## [WHAT THE TASK REQUIRES]
Your answer should be the lines from the start of the records through the line with "localparam int DATA_W = 8;", copied word for word.

## [GIVEN ENTRIES]

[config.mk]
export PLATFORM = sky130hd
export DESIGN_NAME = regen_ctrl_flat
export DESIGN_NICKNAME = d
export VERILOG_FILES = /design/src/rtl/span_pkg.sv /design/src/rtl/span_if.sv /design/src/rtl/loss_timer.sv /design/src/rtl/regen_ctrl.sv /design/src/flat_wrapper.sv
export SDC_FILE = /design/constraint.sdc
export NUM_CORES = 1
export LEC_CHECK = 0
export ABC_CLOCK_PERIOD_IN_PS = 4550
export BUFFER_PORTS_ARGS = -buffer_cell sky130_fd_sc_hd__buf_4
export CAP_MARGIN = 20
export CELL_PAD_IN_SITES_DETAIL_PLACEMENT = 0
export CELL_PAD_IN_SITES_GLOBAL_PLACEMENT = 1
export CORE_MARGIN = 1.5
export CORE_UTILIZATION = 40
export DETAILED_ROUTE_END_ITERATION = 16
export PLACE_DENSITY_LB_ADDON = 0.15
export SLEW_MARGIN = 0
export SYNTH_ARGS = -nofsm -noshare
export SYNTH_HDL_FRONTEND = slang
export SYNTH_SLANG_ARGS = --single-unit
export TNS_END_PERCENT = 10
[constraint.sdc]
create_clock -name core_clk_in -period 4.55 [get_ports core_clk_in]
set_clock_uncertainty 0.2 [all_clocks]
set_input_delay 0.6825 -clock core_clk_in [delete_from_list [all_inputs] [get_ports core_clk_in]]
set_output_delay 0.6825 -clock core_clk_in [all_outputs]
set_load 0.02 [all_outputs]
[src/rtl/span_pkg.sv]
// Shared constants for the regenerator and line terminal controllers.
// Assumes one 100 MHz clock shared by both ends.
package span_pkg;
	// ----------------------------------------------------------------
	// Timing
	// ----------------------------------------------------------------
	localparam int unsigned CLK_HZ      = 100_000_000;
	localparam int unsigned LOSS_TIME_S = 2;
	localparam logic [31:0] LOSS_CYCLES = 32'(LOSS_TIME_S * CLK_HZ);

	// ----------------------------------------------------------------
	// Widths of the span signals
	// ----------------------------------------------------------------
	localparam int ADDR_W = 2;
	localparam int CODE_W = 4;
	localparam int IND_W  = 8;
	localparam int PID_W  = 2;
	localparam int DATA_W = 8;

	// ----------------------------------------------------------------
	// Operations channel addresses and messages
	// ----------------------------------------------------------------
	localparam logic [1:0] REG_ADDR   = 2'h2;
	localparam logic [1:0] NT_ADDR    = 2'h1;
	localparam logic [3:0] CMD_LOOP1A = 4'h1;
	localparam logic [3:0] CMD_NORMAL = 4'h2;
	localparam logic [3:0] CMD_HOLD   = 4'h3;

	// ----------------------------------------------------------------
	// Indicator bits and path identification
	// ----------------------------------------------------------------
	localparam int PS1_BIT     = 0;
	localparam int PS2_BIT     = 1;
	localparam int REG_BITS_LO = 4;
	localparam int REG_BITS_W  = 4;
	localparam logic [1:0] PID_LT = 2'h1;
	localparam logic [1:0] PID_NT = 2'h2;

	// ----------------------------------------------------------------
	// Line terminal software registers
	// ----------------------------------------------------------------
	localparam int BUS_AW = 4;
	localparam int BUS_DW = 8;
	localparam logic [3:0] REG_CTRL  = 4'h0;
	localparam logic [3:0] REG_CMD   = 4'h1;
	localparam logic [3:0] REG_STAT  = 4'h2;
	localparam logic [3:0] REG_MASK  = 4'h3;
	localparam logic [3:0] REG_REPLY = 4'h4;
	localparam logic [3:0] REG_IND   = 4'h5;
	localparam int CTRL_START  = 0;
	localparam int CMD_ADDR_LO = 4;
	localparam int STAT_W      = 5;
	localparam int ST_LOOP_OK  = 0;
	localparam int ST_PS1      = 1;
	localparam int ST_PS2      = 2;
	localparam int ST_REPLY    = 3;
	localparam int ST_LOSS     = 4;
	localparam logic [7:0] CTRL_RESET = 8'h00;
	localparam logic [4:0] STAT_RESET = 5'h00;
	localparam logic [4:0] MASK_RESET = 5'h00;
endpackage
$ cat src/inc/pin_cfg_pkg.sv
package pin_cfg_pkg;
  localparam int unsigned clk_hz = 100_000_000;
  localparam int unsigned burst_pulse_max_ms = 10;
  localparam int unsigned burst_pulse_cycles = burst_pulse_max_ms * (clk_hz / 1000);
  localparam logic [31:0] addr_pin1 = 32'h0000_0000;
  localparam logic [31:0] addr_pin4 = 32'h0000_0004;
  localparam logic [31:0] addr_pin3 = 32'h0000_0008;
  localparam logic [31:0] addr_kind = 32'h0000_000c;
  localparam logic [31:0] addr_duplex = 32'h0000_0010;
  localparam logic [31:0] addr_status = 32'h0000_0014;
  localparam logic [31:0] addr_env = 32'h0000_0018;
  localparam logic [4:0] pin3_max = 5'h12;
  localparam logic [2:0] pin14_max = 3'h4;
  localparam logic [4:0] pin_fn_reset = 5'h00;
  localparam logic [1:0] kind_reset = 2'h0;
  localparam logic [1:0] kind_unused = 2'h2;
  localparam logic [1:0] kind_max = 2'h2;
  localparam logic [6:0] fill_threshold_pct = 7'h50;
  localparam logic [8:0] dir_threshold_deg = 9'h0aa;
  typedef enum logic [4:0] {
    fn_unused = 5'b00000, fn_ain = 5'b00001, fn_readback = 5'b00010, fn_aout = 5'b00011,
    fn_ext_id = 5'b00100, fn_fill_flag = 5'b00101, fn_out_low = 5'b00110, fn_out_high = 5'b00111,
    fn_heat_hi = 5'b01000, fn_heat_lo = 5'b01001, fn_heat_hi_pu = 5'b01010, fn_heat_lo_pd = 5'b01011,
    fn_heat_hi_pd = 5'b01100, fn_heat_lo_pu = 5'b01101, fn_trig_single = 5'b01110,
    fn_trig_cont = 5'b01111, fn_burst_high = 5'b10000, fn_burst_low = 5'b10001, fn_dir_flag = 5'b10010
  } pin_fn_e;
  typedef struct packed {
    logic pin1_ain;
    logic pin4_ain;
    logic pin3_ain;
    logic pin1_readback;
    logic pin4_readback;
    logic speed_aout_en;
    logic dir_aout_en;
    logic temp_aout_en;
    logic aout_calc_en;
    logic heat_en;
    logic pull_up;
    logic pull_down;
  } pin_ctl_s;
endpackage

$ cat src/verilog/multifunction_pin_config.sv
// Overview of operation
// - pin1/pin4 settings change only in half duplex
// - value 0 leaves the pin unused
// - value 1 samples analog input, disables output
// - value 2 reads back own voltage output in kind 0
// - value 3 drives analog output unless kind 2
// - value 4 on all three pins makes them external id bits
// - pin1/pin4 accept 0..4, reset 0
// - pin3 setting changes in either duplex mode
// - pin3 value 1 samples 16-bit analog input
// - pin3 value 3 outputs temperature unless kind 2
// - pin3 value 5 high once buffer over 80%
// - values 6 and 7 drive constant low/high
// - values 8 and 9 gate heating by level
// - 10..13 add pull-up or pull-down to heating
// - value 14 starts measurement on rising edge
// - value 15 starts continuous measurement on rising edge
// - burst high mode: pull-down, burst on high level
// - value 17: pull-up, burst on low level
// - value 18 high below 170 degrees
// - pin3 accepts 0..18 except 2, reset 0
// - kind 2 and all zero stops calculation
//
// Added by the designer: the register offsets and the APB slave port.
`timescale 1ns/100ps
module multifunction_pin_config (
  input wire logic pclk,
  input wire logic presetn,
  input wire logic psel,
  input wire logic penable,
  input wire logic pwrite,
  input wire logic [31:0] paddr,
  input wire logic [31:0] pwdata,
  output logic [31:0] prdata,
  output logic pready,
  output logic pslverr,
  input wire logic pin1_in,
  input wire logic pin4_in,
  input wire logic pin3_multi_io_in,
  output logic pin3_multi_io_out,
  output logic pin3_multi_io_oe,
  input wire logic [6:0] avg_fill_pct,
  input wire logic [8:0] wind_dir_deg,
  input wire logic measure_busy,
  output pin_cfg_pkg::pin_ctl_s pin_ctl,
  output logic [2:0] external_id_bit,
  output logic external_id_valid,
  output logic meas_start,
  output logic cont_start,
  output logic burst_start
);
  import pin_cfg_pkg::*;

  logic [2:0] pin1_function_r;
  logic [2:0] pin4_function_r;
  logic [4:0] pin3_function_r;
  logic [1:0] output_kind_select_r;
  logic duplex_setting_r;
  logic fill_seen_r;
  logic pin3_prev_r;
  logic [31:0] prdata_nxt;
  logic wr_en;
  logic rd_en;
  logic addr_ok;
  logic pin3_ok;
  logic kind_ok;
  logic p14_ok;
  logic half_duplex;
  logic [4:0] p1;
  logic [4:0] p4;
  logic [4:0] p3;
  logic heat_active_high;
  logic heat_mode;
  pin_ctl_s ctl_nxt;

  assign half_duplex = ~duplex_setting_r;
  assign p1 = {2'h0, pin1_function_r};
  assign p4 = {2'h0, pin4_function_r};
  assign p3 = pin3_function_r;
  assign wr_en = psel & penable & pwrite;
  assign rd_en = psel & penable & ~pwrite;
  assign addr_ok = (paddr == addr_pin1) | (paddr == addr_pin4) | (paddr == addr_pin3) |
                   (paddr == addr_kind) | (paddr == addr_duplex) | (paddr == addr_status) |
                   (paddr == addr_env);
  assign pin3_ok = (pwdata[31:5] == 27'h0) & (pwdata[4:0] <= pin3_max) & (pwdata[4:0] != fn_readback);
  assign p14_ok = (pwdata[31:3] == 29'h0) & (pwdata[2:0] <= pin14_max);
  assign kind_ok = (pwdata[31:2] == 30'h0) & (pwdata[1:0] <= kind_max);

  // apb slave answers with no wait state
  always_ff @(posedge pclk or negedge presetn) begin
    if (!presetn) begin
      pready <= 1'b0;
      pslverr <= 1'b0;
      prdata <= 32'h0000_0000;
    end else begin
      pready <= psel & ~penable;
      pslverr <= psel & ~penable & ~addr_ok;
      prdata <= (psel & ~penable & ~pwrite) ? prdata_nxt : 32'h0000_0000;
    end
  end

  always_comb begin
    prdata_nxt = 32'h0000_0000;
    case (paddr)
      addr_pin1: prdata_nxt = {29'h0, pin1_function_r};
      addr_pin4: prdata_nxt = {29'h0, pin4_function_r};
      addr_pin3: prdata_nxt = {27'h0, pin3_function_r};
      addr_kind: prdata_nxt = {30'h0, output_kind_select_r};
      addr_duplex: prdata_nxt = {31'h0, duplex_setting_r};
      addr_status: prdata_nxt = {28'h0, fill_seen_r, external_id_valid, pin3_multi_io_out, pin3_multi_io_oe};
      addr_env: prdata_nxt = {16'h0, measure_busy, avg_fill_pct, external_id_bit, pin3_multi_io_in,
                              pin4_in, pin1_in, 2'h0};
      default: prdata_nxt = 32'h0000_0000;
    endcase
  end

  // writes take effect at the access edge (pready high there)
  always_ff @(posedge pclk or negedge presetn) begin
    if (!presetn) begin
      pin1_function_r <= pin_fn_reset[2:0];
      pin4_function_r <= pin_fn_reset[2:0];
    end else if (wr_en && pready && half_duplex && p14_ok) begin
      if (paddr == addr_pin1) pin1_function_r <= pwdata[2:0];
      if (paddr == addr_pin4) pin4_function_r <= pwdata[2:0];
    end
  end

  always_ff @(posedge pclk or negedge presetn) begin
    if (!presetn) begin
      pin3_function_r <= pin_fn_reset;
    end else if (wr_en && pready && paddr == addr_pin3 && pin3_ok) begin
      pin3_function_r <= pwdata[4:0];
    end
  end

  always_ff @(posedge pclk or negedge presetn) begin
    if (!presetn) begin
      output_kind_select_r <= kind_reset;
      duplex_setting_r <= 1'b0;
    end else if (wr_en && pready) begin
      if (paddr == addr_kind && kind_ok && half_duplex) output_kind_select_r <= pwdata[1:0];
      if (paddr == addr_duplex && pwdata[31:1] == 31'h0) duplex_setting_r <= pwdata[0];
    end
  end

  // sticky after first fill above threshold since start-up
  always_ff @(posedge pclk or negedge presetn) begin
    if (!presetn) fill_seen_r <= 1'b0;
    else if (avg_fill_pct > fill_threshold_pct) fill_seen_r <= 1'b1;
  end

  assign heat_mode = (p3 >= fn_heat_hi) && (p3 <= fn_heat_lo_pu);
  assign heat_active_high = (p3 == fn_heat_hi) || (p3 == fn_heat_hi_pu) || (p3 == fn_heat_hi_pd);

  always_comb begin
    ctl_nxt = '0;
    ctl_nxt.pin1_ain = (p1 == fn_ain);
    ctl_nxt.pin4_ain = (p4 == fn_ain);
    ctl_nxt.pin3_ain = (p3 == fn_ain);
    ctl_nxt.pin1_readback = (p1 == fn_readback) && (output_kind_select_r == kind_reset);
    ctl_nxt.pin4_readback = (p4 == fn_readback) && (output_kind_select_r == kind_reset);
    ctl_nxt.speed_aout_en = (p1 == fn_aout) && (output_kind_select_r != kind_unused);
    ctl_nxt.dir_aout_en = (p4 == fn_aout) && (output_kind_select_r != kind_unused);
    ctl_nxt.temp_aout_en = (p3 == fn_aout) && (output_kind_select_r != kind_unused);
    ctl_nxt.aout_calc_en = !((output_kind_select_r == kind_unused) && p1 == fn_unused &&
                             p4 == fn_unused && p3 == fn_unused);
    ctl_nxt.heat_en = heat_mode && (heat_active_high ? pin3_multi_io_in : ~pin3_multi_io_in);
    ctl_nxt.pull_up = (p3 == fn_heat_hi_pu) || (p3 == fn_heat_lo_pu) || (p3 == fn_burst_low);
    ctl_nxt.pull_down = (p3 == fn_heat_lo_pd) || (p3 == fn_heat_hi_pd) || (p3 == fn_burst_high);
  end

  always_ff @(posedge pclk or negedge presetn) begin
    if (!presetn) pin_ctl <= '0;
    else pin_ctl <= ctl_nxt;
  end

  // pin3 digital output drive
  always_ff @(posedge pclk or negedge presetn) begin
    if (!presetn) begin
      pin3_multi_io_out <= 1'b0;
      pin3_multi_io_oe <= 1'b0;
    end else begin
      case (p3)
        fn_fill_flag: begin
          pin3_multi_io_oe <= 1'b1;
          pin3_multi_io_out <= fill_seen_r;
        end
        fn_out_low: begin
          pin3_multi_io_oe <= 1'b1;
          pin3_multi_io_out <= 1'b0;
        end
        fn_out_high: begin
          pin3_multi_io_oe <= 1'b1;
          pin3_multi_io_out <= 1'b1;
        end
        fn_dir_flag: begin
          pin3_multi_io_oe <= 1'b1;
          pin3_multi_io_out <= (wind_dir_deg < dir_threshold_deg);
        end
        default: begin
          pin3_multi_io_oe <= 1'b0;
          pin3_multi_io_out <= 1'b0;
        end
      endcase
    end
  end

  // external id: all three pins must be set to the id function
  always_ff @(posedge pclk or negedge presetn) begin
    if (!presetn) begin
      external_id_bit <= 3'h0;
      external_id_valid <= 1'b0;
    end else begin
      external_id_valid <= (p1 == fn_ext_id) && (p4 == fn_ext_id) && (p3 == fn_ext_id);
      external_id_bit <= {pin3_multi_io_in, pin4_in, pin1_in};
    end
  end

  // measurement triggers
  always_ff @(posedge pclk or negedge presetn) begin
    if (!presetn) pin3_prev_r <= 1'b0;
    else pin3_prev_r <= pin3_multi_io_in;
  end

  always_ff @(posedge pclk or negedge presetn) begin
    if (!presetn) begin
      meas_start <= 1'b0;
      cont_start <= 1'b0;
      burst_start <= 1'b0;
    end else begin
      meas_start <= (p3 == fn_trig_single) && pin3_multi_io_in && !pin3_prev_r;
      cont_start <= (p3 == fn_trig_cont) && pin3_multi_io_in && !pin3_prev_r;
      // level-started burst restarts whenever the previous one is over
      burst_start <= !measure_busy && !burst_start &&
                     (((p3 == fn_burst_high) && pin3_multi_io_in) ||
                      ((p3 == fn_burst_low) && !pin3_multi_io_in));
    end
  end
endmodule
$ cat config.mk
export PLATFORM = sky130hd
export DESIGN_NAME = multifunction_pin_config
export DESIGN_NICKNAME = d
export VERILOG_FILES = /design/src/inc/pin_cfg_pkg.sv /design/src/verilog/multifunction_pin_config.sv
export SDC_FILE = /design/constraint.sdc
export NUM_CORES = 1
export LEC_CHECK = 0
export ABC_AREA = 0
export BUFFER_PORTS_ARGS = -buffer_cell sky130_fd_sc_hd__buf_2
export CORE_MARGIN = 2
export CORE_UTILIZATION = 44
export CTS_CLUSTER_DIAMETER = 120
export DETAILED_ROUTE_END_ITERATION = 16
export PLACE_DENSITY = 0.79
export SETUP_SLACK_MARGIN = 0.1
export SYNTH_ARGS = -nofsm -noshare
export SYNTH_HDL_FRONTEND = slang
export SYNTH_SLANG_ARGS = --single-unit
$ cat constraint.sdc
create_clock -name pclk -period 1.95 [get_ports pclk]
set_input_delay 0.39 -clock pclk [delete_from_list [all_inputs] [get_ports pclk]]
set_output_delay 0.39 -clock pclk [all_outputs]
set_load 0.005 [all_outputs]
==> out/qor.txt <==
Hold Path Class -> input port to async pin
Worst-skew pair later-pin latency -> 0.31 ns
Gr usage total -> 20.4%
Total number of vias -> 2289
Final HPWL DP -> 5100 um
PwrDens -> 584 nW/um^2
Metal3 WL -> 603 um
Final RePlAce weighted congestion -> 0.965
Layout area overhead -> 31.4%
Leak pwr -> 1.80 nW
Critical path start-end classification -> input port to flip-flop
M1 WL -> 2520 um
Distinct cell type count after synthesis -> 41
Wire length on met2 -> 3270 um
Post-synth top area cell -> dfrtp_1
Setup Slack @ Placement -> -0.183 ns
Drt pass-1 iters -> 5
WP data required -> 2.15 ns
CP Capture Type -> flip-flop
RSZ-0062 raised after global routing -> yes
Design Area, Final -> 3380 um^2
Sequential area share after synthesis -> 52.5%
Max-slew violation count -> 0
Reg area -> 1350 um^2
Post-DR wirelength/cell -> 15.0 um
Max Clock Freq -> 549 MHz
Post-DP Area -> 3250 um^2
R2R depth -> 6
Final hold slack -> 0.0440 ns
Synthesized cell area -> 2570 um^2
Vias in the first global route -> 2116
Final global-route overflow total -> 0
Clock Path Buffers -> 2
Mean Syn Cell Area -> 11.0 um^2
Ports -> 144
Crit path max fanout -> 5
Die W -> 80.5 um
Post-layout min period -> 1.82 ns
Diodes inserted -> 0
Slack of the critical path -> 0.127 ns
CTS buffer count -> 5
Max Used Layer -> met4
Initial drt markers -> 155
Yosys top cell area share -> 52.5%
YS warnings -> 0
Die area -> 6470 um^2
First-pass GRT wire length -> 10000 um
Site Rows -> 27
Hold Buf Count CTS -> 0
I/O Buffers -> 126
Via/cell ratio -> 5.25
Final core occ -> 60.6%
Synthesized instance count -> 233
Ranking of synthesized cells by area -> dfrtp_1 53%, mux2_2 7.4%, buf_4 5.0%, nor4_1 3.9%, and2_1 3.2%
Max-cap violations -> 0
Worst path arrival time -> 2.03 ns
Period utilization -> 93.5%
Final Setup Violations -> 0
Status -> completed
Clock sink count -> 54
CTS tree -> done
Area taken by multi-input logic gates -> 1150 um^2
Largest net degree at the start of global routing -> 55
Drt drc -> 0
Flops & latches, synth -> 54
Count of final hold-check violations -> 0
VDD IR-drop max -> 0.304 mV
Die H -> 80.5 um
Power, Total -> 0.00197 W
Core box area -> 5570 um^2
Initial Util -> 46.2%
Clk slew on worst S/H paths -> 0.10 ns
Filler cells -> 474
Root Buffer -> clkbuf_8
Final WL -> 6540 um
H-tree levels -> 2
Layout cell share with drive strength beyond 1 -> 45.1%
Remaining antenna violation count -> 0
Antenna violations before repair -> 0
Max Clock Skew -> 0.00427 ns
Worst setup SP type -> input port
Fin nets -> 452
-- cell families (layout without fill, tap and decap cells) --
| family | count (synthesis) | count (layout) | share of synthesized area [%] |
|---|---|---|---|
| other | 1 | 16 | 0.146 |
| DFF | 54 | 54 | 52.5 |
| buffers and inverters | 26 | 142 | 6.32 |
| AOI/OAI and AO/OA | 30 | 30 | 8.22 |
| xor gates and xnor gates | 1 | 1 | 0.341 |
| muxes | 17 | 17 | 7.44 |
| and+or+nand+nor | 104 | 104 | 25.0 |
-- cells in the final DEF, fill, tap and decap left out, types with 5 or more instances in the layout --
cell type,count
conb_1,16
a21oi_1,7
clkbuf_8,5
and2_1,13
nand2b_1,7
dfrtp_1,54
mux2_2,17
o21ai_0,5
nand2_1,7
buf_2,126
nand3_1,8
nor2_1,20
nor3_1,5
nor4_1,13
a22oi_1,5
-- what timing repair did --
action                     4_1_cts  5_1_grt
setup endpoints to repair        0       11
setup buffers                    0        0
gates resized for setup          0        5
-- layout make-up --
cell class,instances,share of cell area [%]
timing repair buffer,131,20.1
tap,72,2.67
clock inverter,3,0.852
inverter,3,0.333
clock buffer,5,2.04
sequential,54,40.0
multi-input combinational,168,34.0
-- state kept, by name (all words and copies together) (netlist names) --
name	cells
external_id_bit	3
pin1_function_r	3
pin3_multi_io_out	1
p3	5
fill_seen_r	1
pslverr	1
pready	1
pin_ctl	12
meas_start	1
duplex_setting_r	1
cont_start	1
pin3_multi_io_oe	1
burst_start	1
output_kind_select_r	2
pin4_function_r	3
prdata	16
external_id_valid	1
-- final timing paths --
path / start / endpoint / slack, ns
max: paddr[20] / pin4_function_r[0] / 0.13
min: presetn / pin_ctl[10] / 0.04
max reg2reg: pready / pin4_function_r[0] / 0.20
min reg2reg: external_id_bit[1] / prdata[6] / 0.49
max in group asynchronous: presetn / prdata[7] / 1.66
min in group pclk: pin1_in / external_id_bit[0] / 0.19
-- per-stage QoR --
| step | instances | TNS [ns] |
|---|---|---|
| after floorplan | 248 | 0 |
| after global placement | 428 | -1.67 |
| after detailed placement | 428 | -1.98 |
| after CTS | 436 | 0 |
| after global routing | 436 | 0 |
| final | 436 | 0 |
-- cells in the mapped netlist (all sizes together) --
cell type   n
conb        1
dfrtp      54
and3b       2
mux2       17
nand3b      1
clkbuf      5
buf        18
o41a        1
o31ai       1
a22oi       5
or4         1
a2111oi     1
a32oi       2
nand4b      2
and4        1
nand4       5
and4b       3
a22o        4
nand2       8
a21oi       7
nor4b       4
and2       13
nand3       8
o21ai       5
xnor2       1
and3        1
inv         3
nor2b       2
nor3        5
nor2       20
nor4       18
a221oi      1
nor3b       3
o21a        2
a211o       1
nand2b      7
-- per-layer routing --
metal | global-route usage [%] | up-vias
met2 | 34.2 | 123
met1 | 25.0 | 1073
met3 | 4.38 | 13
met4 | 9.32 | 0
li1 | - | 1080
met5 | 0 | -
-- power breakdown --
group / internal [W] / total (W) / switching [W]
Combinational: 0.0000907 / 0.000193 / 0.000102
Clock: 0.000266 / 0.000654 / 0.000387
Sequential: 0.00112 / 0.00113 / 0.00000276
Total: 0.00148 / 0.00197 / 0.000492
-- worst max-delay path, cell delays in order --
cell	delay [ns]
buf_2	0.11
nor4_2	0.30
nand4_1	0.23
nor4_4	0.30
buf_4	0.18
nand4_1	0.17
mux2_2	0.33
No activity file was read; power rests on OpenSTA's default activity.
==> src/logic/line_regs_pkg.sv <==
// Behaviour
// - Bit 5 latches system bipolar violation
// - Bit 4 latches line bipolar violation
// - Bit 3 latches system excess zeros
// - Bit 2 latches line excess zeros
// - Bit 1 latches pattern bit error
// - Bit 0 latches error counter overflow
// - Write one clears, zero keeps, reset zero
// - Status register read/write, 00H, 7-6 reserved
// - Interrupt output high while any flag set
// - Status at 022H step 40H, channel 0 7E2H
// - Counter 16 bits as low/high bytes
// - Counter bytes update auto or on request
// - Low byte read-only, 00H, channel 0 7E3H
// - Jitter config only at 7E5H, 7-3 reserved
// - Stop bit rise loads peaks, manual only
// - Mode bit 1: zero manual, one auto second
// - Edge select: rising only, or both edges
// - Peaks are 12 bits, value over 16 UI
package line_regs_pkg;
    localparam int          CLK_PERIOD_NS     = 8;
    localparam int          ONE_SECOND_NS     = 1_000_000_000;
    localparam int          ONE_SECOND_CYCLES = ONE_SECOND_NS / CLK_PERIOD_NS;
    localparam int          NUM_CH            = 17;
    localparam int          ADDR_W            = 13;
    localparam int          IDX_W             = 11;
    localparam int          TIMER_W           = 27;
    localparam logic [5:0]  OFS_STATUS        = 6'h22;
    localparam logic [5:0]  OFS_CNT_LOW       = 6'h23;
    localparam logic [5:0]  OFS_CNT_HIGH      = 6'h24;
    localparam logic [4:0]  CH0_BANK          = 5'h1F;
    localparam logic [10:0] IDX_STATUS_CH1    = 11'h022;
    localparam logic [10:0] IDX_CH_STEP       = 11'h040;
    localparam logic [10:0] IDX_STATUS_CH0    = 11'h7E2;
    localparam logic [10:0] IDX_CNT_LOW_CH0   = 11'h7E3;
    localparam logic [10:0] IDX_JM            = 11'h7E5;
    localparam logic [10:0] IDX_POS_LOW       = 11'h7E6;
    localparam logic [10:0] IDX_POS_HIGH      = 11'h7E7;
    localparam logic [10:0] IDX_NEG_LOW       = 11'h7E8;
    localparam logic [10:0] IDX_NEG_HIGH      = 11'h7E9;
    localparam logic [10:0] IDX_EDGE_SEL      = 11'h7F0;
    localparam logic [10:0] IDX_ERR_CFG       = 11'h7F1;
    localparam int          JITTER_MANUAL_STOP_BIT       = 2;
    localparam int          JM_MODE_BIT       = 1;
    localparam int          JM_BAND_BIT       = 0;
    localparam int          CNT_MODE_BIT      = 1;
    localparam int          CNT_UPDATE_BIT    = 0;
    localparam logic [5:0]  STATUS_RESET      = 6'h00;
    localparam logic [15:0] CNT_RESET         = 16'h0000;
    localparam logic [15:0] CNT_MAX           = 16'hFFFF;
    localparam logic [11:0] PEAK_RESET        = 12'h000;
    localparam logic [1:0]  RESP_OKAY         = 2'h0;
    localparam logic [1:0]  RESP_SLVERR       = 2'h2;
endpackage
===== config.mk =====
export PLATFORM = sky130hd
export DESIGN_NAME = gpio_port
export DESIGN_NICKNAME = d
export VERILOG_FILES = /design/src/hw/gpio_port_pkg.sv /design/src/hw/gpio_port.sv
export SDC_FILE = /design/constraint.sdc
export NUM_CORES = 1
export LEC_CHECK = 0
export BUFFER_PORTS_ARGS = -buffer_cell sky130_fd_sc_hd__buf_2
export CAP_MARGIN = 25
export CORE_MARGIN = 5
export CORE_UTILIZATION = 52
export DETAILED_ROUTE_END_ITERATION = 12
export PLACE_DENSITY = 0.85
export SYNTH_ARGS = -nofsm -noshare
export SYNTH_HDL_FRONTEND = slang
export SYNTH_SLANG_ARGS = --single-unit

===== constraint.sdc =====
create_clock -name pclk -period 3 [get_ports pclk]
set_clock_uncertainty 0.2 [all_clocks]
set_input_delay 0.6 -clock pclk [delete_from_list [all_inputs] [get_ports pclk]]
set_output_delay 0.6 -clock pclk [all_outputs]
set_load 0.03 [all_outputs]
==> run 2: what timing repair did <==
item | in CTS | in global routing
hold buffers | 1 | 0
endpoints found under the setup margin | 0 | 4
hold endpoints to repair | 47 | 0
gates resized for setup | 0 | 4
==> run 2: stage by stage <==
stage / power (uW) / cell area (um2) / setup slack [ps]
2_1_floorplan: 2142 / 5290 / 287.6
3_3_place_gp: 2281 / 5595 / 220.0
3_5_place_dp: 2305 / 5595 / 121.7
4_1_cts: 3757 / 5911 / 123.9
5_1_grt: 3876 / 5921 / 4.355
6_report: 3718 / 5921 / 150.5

## [WRITTEN ANSWER]
[config.mk]
export PLATFORM = sky130hd
export DESIGN_NAME = regen_ctrl_flat
export DESIGN_NICKNAME = d
export VERILOG_FILES = /design/src/rtl/span_pkg.sv /design/src/rtl/span_if.sv /design/src/rtl/loss_timer.sv /design/src/rtl/regen_ctrl.sv /design/src/flat_wrapper.sv
export SDC_FILE = /design/constraint.sdc
export NUM_CORES = 1
export LEC_CHECK = 0
export ABC_CLOCK_PERIOD_IN_PS = 4550
export BUFFER_PORTS_ARGS = -buffer_cell sky130_fd_sc_hd__buf_4
export CAP_MARGIN = 20
export CELL_PAD_IN_SITES_DETAIL_PLACEMENT = 0
export CELL_PAD_IN_SITES_GLOBAL_PLACEMENT = 1
export CORE_MARGIN = 1.5
export CORE_UTILIZATION = 40
export DETAILED_ROUTE_END_ITERATION = 16
export PLACE_DENSITY_LB_ADDON = 0.15
export SLEW_MARGIN = 0
export SYNTH_ARGS = -nofsm -noshare
export SYNTH_HDL_FRONTEND = slang
export SYNTH_SLANG_ARGS = --single-unit
export TNS_END_PERCENT = 10
[constraint.sdc]
create_clock -name core_clk_in -period 4.55 [get_ports core_clk_in]
set_clock_uncertainty 0.2 [all_clocks]
set_input_delay 0.6825 -clock core_clk_in [delete_from_list [all_inputs] [get_ports core_clk_in]]
set_output_delay 0.6825 -clock core_clk_in [all_outputs]
set_load 0.02 [all_outputs]
[src/rtl/span_pkg.sv]
// Shared constants for the regenerator and line terminal controllers.
// Assumes one 100 MHz clock shared by both ends.
package span_pkg;
	// ----------------------------------------------------------------
	// Timing
	// ----------------------------------------------------------------
	localparam int unsigned CLK_HZ      = 100_000_000;
	localparam int unsigned LOSS_TIME_S = 2;
	localparam logic [31:0] LOSS_CYCLES = 32'(LOSS_TIME_S * CLK_HZ);

	// ----------------------------------------------------------------
	// Widths of the span signals
	// ----------------------------------------------------------------
	localparam int ADDR_W = 2;
	localparam int CODE_W = 4;
	localparam int IND_W  = 8;
	localparam int PID_W  = 2;
	localparam int DATA_W = 8;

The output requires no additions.